• _Problem to work on_
Find the lines below in which the string "First" occurs. Copy each one.

··· Provided data

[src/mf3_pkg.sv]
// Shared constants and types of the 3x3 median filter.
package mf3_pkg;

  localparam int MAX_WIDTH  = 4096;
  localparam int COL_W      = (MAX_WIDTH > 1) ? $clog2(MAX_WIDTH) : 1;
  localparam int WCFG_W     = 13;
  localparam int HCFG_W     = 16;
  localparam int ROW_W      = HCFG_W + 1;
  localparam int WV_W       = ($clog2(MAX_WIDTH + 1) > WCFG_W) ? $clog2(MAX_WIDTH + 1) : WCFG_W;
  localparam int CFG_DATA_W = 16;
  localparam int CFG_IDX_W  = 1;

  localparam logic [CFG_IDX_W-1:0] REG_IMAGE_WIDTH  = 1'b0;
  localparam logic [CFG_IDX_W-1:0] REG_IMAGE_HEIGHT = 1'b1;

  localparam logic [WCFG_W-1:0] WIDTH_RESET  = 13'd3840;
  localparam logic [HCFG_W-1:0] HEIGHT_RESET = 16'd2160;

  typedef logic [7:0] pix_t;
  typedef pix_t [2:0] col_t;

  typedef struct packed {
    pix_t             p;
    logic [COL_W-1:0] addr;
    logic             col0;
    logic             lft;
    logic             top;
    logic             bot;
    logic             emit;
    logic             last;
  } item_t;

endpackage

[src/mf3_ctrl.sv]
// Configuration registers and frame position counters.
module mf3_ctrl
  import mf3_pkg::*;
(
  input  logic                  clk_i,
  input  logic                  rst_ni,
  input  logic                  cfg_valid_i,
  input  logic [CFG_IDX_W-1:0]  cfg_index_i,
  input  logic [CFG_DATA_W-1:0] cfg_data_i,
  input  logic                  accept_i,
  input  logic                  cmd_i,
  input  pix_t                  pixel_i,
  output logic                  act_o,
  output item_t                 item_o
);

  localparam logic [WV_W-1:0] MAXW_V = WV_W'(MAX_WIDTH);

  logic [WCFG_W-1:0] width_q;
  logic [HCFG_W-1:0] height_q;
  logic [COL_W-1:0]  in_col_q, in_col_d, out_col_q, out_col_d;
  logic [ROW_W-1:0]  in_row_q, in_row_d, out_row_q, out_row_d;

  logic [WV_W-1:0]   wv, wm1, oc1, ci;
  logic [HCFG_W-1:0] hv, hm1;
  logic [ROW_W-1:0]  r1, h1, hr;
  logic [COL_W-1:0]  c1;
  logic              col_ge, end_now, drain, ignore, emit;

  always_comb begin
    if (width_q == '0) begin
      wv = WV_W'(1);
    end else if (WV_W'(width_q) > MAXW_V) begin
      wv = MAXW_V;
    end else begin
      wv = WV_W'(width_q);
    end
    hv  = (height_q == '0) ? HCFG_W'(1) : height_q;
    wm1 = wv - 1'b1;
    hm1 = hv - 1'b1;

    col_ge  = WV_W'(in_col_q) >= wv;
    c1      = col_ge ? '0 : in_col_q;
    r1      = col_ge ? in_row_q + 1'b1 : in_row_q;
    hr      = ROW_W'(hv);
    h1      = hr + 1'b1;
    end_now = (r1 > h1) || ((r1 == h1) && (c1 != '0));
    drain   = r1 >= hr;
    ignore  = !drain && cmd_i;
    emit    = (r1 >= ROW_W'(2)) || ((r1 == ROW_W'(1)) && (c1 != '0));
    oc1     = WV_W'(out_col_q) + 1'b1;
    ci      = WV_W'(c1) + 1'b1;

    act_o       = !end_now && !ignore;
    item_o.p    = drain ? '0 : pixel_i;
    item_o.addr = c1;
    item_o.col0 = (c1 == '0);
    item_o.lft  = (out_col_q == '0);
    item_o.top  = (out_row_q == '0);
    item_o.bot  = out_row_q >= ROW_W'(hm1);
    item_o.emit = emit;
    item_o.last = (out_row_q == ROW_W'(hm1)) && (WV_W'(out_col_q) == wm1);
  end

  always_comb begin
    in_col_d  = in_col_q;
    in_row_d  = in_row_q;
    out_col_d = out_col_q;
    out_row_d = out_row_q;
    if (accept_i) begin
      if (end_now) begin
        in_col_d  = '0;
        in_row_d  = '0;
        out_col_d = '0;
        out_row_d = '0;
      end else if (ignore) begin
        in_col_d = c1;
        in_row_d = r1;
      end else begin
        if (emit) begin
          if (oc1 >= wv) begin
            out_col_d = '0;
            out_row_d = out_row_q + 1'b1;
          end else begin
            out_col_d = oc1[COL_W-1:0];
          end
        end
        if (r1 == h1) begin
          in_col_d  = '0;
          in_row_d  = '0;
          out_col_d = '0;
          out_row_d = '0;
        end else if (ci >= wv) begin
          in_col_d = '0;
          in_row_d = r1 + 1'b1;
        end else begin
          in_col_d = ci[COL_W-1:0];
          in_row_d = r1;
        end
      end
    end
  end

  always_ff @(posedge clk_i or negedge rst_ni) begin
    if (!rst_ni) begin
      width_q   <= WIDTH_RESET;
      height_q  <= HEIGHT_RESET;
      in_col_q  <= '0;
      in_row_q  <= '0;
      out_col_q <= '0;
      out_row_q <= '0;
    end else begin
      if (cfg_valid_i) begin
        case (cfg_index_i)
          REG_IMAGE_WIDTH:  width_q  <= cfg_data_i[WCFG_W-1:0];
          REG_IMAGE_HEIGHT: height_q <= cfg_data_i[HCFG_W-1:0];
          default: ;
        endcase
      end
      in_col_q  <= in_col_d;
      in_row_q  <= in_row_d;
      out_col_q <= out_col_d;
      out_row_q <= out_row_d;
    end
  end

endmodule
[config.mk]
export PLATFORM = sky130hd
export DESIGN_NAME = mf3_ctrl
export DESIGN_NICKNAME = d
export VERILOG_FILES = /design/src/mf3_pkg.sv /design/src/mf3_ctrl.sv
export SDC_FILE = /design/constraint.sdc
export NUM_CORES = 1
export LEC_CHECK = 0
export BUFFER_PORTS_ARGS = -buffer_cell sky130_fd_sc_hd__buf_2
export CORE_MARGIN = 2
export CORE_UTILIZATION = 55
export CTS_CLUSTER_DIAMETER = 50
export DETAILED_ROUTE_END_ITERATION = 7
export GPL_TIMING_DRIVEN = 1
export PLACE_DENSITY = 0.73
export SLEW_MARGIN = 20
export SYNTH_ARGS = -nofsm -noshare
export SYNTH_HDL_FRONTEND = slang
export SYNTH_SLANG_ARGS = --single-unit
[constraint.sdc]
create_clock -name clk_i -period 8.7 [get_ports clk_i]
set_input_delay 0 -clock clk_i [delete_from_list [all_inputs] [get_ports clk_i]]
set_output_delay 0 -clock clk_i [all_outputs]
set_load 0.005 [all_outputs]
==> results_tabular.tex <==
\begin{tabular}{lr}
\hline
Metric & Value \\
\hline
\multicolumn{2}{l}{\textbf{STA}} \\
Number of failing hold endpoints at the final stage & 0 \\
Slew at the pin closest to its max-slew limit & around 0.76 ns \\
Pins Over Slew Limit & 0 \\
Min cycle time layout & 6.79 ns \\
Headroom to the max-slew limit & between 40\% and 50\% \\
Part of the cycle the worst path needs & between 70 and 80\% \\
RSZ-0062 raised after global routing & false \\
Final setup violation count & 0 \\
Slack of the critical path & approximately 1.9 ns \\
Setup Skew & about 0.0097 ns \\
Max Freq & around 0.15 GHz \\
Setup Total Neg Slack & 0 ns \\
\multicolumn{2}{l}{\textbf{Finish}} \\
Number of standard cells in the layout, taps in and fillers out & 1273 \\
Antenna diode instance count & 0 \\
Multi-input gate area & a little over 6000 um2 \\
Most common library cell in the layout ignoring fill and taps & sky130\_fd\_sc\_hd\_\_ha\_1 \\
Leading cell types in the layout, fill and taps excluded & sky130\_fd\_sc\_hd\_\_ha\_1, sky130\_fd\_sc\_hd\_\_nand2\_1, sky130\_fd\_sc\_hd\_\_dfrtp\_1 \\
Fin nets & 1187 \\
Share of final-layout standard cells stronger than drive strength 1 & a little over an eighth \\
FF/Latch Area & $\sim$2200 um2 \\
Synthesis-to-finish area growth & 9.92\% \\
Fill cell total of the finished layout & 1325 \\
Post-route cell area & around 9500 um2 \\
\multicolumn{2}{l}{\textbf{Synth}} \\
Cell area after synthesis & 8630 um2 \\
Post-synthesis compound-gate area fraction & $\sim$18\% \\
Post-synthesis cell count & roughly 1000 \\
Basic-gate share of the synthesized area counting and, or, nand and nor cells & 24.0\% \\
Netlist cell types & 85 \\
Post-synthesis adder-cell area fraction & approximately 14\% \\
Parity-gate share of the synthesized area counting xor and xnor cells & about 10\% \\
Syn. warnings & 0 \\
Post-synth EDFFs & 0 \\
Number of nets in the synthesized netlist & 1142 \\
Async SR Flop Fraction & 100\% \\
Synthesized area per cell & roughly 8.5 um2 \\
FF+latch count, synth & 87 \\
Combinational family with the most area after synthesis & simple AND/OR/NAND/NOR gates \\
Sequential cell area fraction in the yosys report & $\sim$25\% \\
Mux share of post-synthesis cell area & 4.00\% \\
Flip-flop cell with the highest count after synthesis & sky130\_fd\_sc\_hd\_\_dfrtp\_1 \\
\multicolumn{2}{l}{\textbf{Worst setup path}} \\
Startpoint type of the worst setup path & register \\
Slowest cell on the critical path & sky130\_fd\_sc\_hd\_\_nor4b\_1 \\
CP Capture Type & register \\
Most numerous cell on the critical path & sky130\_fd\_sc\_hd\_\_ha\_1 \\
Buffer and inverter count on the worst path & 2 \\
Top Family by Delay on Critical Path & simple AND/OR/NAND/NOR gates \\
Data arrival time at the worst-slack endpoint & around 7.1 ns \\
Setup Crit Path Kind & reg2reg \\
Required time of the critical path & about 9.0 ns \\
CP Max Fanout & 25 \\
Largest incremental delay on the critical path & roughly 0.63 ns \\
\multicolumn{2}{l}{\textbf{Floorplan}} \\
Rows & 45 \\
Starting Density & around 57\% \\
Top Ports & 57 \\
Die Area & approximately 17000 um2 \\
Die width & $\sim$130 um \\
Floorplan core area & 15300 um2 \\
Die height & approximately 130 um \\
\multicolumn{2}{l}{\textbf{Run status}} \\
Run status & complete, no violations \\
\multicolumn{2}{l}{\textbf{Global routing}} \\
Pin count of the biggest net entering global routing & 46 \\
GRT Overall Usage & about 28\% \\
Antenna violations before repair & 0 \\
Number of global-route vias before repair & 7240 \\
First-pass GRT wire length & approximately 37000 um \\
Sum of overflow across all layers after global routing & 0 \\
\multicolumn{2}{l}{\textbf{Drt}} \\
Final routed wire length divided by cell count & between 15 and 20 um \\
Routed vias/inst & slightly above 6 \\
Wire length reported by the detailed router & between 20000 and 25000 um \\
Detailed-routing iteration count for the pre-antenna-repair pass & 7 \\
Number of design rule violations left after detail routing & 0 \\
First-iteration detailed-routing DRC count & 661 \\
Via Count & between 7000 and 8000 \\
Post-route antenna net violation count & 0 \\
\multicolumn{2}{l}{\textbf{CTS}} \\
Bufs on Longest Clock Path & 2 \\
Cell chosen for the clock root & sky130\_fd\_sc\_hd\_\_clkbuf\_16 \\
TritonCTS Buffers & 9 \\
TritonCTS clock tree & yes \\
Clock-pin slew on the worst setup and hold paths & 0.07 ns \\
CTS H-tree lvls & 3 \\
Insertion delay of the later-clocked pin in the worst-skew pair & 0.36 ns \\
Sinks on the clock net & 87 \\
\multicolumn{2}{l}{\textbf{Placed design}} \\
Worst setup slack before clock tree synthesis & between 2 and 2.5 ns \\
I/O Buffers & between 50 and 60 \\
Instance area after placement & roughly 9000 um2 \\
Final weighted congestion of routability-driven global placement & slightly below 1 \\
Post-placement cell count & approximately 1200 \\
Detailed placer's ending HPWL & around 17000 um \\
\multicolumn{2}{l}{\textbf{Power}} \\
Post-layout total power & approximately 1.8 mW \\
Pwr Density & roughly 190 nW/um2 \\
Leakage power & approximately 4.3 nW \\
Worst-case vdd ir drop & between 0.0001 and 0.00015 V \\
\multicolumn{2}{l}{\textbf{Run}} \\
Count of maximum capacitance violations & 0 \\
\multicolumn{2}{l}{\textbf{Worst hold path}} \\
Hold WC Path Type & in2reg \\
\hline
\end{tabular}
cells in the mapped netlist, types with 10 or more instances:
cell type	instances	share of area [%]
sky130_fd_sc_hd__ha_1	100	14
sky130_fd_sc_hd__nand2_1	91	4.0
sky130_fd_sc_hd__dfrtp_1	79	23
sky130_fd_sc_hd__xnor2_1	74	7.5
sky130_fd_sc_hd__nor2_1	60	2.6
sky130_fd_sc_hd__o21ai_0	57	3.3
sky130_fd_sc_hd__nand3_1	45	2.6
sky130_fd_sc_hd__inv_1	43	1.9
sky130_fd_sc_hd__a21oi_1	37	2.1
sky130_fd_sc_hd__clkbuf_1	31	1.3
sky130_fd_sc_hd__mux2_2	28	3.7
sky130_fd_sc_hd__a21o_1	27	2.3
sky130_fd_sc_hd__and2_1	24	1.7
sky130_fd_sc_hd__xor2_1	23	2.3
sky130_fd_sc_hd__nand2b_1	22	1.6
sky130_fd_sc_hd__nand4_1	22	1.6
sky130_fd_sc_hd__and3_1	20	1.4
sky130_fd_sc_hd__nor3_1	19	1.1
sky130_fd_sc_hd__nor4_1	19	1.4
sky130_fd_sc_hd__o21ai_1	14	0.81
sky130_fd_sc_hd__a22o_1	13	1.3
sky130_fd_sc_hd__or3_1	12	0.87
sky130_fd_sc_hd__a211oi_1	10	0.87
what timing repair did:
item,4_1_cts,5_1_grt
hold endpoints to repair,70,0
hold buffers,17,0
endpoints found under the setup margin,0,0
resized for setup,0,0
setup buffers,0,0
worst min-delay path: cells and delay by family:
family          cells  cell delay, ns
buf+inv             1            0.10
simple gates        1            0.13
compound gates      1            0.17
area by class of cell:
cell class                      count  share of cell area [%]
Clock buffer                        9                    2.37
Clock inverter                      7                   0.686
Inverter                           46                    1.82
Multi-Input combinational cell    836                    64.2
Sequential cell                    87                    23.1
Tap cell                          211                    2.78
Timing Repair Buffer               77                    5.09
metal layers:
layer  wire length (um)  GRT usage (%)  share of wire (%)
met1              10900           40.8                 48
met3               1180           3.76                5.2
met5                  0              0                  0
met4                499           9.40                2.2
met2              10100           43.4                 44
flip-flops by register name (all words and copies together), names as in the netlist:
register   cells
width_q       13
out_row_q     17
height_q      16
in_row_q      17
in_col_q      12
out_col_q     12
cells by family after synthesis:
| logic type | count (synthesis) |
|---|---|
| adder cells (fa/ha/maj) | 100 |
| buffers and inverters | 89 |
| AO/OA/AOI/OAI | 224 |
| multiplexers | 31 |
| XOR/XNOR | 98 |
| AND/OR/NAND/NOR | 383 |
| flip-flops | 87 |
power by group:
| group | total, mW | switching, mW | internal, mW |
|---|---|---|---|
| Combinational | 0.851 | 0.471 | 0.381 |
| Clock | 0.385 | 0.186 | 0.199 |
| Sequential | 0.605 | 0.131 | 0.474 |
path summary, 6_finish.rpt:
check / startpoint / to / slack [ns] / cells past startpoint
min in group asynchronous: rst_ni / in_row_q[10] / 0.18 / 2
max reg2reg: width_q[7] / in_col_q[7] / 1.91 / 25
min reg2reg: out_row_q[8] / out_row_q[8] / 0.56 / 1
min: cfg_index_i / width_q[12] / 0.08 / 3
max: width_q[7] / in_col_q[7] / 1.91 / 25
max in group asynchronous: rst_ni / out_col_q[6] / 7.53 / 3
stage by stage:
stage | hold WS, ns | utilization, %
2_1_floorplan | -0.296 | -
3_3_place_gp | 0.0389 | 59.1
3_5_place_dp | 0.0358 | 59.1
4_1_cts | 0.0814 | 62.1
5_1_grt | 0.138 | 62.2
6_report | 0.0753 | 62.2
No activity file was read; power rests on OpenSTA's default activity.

······

• _Task result_
First-pass GRT wire length & approximately 37000 um \\
First-iteration detailed-routing DRC count & 661 \\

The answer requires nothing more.